Segment Start: RECORDS FOR PROCESSING

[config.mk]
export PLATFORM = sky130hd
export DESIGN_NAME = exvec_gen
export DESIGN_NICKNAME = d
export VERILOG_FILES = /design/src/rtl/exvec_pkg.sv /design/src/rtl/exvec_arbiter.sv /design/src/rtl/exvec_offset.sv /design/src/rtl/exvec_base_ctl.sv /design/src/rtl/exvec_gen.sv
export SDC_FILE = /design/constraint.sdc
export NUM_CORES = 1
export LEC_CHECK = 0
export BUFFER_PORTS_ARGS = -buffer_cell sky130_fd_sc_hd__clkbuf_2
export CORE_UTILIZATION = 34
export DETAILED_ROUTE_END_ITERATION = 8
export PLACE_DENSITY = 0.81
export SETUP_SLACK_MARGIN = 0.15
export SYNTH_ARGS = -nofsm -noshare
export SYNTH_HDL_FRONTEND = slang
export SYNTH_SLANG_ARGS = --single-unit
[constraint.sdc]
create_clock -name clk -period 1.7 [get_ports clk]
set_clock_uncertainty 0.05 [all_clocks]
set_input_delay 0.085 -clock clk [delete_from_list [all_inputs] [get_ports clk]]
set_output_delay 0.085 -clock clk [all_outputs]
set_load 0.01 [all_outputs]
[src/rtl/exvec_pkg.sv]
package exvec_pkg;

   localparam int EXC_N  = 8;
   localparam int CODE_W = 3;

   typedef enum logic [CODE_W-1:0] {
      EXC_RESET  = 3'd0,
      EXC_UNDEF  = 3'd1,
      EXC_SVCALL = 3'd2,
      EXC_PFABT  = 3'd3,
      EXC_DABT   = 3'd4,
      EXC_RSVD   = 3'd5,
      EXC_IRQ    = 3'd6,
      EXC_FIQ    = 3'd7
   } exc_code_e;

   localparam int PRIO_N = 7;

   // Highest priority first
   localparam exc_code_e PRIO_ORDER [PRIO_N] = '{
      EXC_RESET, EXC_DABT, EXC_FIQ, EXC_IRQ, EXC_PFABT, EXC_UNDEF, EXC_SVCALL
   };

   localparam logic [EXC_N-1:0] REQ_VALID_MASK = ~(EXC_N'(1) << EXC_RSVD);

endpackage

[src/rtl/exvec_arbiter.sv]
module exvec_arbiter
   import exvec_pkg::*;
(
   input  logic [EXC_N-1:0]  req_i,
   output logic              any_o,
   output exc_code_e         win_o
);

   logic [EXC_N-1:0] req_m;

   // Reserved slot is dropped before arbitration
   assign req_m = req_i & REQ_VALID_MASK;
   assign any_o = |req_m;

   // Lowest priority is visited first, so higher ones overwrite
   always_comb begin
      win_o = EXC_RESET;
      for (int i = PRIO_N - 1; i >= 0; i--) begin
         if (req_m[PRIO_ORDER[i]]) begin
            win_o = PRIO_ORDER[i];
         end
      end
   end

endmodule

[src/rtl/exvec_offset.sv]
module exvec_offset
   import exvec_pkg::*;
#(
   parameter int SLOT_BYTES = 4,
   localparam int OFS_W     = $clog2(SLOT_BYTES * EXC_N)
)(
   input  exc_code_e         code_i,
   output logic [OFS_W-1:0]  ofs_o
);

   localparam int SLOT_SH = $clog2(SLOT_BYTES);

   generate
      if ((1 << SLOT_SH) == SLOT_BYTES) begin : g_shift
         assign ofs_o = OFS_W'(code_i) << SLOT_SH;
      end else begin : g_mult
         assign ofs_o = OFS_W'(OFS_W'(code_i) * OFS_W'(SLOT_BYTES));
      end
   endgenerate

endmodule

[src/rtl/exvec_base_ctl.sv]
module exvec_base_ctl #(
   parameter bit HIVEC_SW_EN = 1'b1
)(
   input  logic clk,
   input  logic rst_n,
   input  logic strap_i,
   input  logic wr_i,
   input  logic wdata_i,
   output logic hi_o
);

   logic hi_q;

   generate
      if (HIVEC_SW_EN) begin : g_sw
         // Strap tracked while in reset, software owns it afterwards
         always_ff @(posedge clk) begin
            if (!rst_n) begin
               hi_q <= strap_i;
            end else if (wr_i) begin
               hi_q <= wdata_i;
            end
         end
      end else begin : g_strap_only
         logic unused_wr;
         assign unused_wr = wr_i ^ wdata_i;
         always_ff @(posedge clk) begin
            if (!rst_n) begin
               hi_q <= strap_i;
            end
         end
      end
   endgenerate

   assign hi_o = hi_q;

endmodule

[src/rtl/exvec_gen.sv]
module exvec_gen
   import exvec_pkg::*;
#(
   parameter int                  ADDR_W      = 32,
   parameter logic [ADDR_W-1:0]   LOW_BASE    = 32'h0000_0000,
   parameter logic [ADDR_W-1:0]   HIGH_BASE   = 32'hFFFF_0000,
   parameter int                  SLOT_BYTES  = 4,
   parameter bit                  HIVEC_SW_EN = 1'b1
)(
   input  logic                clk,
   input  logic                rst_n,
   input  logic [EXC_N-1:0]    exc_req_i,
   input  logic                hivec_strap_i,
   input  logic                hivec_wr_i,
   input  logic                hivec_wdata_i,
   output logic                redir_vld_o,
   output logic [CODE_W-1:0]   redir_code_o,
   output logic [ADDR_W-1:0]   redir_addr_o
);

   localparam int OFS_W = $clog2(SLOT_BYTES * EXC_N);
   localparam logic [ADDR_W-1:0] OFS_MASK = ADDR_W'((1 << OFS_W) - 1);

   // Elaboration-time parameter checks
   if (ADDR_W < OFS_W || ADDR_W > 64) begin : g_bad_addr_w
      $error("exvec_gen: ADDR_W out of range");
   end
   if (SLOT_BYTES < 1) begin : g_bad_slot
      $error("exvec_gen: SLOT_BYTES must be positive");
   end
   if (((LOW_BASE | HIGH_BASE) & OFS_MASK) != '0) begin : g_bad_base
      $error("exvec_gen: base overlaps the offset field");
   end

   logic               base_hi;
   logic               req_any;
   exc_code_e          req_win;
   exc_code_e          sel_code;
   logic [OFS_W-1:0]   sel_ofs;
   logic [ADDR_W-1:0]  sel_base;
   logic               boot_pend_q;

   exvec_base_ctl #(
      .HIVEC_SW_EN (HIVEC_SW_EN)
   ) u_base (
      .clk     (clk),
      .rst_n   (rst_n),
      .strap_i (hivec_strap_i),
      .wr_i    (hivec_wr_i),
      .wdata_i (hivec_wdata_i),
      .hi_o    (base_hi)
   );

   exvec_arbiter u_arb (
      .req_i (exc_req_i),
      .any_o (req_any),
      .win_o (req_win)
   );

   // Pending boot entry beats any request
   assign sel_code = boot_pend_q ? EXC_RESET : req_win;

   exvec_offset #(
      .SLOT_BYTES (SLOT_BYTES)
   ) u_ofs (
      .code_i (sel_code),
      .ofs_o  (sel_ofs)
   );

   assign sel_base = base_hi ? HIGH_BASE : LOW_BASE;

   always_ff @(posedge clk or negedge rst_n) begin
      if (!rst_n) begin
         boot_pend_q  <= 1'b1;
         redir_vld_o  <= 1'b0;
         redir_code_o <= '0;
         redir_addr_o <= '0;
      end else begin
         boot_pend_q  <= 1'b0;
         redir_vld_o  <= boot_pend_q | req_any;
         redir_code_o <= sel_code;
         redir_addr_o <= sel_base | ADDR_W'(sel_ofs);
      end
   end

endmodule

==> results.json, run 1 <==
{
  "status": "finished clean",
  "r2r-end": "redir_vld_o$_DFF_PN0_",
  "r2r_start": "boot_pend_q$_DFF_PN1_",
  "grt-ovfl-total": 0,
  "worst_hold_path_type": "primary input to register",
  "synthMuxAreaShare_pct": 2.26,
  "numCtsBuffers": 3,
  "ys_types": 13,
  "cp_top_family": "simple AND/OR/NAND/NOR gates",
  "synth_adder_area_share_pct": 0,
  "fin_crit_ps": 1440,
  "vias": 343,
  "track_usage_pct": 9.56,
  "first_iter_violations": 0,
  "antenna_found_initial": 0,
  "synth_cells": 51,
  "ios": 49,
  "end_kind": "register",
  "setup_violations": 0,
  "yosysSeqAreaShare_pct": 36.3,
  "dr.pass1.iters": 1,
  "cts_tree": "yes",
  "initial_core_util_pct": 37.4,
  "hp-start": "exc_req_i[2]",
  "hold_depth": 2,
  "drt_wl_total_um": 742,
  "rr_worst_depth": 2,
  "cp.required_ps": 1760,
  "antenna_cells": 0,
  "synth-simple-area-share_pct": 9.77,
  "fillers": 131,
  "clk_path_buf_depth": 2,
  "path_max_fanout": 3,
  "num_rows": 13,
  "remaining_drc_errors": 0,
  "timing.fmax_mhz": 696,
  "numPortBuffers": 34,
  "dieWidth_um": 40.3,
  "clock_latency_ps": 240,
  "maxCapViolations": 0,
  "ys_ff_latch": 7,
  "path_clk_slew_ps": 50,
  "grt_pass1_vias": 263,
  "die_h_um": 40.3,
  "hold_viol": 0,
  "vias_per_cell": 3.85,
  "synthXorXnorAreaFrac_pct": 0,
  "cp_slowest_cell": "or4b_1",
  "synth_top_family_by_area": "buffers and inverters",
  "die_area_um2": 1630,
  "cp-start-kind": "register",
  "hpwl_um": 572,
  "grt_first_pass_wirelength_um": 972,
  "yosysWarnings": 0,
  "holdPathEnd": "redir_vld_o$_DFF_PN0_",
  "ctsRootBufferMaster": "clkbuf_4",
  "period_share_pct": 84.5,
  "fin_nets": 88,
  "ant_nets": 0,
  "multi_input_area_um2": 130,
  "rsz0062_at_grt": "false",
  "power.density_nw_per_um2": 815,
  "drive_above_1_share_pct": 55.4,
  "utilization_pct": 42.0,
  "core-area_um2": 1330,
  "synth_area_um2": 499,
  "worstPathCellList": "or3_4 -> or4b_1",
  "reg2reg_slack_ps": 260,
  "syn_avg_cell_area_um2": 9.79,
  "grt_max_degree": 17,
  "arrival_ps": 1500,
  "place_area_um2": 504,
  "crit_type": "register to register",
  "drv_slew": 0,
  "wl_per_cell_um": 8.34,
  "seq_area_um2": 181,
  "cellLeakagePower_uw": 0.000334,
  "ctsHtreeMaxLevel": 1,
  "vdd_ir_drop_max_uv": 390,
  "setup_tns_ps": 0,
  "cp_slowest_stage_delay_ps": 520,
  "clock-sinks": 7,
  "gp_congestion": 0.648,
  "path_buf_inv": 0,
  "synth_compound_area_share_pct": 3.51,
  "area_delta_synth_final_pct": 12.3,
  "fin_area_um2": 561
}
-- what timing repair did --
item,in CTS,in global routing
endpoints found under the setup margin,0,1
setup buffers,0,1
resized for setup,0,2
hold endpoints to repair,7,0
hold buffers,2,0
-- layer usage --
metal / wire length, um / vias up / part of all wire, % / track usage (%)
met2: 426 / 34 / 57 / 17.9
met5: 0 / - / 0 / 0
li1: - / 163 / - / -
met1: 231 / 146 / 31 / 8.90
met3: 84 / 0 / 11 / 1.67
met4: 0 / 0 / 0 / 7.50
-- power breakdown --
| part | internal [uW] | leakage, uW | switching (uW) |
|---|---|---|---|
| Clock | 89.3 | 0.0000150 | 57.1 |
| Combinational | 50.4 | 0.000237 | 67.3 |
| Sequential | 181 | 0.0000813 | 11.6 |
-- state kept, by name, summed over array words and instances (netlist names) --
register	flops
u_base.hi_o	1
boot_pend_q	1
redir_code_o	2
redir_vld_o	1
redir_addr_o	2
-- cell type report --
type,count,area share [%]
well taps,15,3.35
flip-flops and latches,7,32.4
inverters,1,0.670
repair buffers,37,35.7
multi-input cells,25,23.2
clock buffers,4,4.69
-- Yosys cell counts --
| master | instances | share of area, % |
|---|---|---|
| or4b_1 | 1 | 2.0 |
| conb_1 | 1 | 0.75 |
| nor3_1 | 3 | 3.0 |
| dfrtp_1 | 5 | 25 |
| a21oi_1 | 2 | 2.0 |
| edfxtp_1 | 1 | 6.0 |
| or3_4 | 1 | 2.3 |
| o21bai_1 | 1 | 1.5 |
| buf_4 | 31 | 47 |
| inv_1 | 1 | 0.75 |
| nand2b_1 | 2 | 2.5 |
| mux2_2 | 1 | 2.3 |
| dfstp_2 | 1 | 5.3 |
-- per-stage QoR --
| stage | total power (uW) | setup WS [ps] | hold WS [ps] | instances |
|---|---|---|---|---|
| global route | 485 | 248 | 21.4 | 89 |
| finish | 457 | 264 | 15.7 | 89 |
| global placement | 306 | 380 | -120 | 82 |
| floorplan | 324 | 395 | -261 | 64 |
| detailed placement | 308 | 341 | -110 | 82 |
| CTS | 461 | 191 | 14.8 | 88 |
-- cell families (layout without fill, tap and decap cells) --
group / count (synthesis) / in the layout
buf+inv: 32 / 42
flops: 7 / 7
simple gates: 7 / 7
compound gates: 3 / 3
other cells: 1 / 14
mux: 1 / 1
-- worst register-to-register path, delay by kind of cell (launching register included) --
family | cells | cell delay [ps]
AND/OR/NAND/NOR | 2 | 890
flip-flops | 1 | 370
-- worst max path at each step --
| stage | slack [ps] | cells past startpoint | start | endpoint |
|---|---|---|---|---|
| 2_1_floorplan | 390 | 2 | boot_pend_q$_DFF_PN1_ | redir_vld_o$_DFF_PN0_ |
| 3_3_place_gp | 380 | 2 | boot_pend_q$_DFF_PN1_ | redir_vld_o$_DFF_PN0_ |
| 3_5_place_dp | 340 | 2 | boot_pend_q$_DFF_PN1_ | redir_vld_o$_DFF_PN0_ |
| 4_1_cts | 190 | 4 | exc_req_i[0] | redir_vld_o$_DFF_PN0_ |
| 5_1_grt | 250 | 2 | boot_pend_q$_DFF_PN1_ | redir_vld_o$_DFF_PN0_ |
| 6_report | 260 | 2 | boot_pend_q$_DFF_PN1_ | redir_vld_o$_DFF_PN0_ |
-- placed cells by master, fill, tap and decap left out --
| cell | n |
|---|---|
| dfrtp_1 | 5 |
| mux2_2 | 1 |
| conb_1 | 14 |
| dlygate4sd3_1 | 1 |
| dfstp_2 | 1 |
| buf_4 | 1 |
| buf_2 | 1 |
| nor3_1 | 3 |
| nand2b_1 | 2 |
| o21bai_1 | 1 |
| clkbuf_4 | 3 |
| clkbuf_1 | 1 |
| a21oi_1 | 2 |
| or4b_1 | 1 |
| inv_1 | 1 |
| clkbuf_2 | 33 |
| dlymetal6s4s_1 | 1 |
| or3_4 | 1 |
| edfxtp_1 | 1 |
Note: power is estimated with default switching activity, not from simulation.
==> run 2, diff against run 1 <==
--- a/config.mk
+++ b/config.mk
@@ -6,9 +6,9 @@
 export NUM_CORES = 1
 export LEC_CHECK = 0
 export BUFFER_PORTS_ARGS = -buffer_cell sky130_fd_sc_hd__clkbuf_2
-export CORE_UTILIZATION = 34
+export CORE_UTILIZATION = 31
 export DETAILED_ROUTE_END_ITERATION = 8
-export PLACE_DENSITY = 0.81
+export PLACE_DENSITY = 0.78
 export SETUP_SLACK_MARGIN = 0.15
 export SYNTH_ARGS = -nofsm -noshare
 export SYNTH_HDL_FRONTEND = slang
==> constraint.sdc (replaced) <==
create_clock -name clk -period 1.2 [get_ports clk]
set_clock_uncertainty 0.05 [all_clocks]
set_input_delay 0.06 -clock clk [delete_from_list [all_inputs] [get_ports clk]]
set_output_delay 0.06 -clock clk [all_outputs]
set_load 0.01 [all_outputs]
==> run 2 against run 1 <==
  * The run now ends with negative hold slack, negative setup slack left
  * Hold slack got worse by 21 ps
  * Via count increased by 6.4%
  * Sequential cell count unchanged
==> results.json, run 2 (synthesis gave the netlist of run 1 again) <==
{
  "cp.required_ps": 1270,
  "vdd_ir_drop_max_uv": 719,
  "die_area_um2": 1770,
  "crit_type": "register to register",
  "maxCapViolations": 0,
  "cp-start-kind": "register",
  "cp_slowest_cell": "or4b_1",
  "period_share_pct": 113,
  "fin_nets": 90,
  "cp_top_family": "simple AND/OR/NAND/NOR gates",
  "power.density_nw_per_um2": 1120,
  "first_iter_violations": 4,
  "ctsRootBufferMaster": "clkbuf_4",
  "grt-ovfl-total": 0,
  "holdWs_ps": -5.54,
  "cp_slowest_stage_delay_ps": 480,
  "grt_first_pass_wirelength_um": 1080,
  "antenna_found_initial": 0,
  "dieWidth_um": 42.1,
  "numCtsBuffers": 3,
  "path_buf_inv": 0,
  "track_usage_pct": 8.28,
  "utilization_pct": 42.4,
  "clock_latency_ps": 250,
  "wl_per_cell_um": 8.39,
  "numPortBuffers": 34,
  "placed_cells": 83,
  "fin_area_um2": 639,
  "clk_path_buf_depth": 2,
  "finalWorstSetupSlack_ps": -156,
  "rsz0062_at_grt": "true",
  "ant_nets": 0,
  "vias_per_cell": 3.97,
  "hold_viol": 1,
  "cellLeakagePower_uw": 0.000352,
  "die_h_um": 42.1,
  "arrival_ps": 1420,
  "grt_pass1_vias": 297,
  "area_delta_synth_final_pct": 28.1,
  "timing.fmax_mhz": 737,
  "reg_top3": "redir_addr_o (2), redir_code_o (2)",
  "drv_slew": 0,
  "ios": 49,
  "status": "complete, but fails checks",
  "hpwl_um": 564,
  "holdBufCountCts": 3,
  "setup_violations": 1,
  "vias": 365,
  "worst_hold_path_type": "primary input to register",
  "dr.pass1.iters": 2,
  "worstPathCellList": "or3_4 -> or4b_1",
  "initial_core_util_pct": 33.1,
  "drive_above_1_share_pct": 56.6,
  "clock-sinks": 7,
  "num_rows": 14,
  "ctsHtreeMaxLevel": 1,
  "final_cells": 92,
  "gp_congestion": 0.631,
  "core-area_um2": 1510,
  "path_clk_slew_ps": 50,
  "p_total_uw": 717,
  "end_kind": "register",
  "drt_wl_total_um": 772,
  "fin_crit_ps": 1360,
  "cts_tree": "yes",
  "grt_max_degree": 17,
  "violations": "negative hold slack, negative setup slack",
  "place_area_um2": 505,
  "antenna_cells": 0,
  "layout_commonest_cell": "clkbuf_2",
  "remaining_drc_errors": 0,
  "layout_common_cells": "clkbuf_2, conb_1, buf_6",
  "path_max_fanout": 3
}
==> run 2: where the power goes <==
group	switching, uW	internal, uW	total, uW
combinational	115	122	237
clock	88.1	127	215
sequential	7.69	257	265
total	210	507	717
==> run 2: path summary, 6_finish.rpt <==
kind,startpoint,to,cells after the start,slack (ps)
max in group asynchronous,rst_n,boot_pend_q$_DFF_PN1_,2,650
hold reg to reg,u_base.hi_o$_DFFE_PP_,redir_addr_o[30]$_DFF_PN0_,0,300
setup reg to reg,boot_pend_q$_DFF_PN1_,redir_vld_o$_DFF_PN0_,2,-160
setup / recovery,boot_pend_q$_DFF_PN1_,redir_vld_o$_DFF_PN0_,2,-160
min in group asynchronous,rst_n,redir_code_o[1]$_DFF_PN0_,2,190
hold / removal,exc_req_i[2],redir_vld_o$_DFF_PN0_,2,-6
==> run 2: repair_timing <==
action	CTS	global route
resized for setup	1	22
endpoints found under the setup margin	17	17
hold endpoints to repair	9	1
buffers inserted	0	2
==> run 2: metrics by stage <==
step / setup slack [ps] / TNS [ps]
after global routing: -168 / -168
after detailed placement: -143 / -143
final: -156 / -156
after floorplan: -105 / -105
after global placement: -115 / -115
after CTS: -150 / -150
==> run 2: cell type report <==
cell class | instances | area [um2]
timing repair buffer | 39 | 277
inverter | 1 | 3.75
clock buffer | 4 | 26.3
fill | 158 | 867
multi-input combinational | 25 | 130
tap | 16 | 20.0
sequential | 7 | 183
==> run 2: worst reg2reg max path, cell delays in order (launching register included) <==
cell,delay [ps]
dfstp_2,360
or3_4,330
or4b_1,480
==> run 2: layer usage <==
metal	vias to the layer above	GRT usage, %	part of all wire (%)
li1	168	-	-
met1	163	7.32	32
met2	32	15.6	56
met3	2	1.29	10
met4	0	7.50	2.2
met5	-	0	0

Segment End: RECORDS FOR PROCESSING
Segment Start: RECORDS FOR PROCESSING

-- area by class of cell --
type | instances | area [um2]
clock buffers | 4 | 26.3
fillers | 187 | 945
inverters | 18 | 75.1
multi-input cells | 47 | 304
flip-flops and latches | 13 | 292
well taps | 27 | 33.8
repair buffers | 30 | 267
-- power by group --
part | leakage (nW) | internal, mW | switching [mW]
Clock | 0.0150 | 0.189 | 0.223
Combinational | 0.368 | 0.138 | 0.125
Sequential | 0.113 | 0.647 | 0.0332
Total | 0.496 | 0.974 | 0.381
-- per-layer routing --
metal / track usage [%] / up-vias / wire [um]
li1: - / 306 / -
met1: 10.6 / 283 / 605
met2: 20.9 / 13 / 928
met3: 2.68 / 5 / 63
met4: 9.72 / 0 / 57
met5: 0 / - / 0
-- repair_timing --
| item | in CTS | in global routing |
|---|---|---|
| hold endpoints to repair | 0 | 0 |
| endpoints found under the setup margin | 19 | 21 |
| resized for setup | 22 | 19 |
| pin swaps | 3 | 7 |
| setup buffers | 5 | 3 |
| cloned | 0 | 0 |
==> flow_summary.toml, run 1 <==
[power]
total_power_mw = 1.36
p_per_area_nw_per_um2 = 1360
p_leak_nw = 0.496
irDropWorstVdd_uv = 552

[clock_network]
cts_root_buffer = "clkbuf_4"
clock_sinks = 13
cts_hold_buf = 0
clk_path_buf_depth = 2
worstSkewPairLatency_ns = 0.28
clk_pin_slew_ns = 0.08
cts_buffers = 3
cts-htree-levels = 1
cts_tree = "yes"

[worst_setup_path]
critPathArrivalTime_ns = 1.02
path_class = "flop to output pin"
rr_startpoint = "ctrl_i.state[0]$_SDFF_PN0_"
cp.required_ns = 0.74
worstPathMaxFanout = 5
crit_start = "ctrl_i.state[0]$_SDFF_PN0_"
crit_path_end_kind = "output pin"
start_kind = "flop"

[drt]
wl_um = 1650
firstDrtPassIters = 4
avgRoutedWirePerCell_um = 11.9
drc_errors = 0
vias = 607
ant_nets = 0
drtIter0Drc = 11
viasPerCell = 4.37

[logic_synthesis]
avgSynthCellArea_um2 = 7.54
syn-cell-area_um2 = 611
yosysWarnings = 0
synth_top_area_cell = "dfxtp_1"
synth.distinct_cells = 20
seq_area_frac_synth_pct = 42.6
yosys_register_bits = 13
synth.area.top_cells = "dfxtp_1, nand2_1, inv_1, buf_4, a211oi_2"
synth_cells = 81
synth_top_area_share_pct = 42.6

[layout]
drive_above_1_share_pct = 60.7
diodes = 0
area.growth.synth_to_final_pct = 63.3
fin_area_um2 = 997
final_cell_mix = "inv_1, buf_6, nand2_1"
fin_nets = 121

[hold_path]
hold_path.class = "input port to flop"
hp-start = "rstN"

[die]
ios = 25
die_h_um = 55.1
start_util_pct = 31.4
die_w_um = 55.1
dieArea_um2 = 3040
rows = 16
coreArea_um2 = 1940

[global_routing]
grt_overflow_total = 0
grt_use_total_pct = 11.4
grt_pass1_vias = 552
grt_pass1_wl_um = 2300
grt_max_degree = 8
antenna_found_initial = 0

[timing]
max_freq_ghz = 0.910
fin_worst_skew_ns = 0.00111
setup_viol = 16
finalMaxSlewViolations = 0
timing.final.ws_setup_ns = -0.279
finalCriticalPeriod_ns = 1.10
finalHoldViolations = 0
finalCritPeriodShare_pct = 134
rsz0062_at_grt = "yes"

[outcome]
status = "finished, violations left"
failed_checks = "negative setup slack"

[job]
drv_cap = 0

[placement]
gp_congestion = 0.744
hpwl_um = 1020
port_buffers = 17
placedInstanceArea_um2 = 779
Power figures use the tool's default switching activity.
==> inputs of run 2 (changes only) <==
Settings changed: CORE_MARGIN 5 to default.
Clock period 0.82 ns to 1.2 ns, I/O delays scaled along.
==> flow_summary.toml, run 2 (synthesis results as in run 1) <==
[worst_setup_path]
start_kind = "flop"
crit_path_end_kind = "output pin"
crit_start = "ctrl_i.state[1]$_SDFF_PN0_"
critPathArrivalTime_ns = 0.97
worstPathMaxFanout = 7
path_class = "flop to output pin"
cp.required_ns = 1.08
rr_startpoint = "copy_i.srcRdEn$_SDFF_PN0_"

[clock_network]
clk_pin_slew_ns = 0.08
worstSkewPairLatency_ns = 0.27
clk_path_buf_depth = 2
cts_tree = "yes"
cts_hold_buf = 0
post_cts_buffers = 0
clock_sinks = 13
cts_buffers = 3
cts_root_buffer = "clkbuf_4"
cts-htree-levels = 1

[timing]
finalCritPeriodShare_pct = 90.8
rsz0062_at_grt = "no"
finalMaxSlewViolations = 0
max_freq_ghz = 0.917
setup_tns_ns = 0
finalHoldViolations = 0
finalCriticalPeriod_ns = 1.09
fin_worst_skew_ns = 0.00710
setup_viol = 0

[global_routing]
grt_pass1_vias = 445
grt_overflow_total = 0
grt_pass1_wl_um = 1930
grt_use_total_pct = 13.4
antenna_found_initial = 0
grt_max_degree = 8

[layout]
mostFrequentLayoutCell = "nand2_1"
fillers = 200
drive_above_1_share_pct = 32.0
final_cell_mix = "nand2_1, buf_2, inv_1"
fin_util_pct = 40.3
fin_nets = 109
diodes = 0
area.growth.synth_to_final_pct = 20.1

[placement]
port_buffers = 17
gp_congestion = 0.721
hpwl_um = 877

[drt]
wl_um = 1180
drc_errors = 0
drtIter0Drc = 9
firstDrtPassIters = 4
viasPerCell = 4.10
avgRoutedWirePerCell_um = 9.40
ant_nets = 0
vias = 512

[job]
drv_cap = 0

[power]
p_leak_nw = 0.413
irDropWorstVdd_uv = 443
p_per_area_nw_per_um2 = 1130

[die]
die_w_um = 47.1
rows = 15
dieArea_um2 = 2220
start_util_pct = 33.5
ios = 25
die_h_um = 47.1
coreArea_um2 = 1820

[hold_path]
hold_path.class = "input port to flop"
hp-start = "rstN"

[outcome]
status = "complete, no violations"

Segment End: RECORDS FOR PROCESSING

WORK TO COMPLETE: Of the lines above, retype only those from the line containing "repair | 0 | 0 |" through the line containing "critPathArrivalTime_ns = 1.02", including both, exactly.

SOLUTION FOR THIS PROBLEM:
| hold endpoints to repair | 0 | 0 |
| endpoints found under the setup margin | 19 | 21 |
| resized for setup | 22 | 19 |
| pin swaps | 3 | 7 |
| setup buffers | 5 | 3 |
| cloned | 0 | 0 |
==> flow_summary.toml, run 1 <==
[power]
total_power_mw = 1.36
p_per_area_nw_per_um2 = 1360
p_leak_nw = 0.496
irDropWorstVdd_uv = 552

[clock_network]
cts_root_buffer = "clkbuf_4"
clock_sinks = 13
cts_hold_buf = 0
clk_path_buf_depth = 2
worstSkewPairLatency_ns = 0.28
clk_pin_slew_ns = 0.08
cts_buffers = 3
cts-htree-levels = 1
cts_tree = "yes"

[worst_setup_path]
critPathArrivalTime_ns = 1.02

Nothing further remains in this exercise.